Look through the material below. Return exactly the lines from the one with "dieArea_mm2: 0.0706" through the one with "finalCriticalPeriod_ns: 19.25", both included.
DATASET Block Start
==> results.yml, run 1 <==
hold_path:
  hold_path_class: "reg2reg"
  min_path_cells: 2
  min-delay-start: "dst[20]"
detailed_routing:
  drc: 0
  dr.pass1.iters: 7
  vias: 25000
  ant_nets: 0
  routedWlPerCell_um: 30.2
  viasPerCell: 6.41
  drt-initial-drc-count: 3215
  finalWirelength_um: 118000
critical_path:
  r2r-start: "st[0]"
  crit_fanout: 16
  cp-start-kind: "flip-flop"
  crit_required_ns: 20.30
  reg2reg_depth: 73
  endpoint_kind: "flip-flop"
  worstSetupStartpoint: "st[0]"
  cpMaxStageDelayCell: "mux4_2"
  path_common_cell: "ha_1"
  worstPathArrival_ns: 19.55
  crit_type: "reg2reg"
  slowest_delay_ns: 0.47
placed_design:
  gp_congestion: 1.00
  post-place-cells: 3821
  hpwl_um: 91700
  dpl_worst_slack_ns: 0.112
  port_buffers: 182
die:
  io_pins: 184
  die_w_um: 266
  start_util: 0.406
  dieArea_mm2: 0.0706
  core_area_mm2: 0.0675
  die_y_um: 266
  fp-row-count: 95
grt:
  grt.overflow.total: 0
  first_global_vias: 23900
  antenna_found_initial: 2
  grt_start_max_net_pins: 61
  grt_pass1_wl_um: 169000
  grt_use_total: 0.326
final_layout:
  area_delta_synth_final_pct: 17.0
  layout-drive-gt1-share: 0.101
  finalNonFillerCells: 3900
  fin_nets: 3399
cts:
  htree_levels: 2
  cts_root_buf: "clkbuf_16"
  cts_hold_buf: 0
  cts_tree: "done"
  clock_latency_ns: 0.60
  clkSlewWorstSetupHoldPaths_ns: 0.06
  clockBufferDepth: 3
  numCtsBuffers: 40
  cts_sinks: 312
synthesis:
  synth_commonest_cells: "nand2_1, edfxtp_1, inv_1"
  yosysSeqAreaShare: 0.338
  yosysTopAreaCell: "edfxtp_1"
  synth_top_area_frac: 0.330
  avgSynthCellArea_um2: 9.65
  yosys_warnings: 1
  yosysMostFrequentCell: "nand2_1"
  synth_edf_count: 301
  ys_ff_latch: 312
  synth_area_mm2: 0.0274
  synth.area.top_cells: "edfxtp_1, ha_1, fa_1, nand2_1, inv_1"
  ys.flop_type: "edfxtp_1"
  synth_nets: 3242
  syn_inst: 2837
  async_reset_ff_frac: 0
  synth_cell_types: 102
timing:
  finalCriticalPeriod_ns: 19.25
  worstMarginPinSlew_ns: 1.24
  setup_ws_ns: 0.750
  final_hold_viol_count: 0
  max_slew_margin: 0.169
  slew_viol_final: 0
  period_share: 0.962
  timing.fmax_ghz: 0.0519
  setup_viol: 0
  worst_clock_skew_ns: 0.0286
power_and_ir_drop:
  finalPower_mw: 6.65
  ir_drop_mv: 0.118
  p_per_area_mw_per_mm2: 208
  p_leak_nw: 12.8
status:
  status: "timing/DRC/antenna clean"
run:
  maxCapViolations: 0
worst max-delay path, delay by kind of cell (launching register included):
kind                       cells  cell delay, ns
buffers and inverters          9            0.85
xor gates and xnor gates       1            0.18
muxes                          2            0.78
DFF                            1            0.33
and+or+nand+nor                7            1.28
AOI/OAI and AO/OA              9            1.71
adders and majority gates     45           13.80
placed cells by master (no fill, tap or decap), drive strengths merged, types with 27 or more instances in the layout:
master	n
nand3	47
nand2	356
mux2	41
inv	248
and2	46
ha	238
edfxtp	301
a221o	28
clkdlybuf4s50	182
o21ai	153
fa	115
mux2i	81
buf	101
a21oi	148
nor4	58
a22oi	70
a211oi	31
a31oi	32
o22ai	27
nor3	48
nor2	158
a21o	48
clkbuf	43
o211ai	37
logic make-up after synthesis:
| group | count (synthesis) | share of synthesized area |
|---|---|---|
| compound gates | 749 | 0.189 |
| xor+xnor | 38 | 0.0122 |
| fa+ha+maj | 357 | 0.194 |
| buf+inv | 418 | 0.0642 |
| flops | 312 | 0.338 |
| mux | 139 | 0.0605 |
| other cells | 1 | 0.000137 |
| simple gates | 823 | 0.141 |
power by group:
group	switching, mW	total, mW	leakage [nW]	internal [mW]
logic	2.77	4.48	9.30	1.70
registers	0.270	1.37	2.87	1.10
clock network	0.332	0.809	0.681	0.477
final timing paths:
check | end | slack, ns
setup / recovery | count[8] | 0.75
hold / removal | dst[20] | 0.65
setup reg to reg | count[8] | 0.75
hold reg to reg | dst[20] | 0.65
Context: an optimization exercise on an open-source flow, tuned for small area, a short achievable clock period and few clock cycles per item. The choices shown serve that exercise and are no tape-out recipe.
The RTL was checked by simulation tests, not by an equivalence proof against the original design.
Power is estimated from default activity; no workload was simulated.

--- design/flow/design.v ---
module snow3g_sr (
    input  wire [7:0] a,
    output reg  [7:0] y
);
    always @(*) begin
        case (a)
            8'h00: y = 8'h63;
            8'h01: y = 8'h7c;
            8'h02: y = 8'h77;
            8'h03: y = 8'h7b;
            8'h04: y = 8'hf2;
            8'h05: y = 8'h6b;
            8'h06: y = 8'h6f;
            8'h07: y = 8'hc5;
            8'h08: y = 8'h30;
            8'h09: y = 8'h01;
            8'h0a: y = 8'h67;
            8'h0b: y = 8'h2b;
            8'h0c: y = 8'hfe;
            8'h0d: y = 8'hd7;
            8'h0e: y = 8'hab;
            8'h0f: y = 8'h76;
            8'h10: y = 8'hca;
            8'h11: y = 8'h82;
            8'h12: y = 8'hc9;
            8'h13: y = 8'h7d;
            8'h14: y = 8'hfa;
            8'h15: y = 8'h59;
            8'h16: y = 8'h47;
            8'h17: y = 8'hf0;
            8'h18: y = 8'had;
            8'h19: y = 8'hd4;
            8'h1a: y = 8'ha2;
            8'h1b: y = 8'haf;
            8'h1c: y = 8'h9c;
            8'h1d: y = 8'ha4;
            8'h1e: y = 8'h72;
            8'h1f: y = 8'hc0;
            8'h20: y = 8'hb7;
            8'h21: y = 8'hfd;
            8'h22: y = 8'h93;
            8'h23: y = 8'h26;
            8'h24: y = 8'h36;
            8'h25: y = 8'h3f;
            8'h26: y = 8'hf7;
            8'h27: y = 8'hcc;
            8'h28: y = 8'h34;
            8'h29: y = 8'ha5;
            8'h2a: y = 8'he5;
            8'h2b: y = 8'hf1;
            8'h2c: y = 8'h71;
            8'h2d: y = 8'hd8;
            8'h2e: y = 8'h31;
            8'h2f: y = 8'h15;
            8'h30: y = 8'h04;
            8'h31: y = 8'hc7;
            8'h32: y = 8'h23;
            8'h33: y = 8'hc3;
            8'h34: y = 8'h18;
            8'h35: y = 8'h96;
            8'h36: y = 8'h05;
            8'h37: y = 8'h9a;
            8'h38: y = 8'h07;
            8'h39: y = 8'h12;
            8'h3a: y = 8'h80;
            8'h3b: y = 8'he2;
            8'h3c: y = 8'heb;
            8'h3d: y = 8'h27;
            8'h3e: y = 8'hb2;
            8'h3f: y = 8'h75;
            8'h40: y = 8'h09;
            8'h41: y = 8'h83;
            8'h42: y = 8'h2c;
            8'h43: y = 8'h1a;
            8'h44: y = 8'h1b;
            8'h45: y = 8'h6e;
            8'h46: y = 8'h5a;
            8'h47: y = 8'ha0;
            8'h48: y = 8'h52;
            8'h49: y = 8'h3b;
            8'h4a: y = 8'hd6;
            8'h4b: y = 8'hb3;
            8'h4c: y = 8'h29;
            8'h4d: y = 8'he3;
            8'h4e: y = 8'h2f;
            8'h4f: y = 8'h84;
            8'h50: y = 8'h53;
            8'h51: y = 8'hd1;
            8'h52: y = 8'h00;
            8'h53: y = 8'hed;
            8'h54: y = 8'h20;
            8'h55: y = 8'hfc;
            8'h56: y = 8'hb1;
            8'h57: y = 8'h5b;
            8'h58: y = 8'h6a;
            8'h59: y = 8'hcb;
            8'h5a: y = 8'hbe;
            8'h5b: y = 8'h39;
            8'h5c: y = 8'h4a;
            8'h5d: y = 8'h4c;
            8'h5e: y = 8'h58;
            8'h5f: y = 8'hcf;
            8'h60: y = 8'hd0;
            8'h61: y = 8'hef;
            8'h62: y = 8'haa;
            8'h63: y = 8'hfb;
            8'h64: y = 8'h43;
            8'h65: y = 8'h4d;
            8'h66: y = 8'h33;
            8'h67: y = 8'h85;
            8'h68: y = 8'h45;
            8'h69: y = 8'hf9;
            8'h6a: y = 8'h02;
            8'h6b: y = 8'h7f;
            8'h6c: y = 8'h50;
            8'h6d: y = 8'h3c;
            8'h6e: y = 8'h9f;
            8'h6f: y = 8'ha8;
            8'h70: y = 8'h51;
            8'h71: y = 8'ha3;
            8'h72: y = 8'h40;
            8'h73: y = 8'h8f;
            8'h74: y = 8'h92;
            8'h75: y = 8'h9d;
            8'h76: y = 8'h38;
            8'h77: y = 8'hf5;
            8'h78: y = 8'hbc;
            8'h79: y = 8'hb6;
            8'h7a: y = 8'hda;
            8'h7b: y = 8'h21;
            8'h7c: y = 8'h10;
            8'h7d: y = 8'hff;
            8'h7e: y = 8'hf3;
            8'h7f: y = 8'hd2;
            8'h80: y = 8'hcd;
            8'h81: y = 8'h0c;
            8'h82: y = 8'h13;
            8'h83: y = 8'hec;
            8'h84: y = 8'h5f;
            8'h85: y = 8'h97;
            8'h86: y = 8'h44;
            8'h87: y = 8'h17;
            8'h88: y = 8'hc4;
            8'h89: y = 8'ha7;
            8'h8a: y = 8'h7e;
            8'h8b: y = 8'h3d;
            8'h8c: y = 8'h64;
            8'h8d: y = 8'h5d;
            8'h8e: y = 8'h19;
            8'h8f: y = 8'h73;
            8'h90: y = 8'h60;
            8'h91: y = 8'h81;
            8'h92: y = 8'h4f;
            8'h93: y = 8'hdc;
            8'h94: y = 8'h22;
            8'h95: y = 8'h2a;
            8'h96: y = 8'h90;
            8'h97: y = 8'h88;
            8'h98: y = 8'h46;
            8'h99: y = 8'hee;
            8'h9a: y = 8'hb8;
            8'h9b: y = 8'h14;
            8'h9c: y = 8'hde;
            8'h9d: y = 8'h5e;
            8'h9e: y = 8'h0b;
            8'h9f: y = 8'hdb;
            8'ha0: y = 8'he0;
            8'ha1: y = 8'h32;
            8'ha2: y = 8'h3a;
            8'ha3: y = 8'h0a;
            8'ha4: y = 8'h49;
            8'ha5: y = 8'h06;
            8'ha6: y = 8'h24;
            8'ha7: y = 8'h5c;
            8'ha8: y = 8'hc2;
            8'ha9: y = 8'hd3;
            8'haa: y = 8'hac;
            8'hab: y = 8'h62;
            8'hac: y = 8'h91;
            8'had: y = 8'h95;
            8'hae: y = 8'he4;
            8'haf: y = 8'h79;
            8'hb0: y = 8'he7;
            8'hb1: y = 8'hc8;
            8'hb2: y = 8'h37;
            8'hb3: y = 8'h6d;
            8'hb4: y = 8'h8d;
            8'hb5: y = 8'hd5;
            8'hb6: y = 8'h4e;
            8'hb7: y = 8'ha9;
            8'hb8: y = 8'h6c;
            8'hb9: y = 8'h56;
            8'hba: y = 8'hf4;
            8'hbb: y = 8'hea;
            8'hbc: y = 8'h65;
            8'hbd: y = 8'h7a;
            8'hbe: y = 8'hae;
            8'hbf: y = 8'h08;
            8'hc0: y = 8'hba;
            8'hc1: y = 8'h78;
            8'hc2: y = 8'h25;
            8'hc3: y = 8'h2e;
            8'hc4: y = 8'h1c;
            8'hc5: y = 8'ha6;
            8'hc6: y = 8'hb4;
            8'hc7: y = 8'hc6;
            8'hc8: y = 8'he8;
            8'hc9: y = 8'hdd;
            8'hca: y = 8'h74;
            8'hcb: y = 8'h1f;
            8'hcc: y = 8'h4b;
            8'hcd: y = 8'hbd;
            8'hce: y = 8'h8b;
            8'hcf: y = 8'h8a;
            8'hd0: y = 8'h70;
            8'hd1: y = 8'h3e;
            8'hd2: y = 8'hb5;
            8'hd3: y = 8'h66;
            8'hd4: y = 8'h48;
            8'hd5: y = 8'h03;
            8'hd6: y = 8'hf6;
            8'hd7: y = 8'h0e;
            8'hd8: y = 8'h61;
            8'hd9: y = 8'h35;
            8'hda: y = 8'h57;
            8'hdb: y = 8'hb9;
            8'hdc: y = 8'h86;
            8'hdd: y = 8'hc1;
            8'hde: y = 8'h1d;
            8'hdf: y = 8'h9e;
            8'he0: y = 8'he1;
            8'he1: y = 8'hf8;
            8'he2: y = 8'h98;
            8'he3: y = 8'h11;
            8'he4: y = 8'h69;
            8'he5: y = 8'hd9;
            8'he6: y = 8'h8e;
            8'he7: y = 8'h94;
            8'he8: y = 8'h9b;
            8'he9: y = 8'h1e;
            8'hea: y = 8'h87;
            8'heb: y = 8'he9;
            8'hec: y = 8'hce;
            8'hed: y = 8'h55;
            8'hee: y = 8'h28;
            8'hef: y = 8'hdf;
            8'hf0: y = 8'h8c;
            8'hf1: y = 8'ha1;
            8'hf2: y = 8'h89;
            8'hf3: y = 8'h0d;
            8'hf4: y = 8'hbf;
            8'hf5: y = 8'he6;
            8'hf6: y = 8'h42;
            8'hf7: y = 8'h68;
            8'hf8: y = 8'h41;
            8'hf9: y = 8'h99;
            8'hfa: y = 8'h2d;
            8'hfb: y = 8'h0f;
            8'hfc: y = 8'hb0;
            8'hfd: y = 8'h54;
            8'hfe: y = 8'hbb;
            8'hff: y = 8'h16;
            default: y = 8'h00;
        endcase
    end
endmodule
DATASET Block End
RESULT FOR THIS EXERCISE:
  dieArea_mm2: 0.0706
  core_area_mm2: 0.0675
  die_y_um: 266
  fp-row-count: 95
grt:
  grt.overflow.total: 0
  first_global_vias: 23900
  antenna_found_initial: 2
  grt_start_max_net_pins: 61
  grt_pass1_wl_um: 169000
  grt_use_total: 0.326
final_layout:
  area_delta_synth_final_pct: 17.0
  layout-drive-gt1-share: 0.101
  finalNonFillerCells: 3900
  fin_nets: 3399
cts:
  htree_levels: 2
  cts_root_buf: "clkbuf_16"
  cts_hold_buf: 0
  cts_tree: "done"
  clock_latency_ns: 0.60
  clkSlewWorstSetupHoldPaths_ns: 0.06
  clockBufferDepth: 3
  numCtsBuffers: 40
  cts_sinks: 312
synthesis:
  synth_commonest_cells: "nand2_1, edfxtp_1, inv_1"
  yosysSeqAreaShare: 0.338
  yosysTopAreaCell: "edfxtp_1"
  synth_top_area_frac: 0.330
  avgSynthCellArea_um2: 9.65
  yosys_warnings: 1
  yosysMostFrequentCell: "nand2_1"
  synth_edf_count: 301
  ys_ff_latch: 312
  synth_area_mm2: 0.0274
  synth.area.top_cells: "edfxtp_1, ha_1, fa_1, nand2_1, inv_1"
  ys.flop_type: "edfxtp_1"
  synth_nets: 3242
  syn_inst: 2837
  async_reset_ff_frac: 0
  synth_cell_types: 102
timing:
  finalCriticalPeriod_ns: 19.25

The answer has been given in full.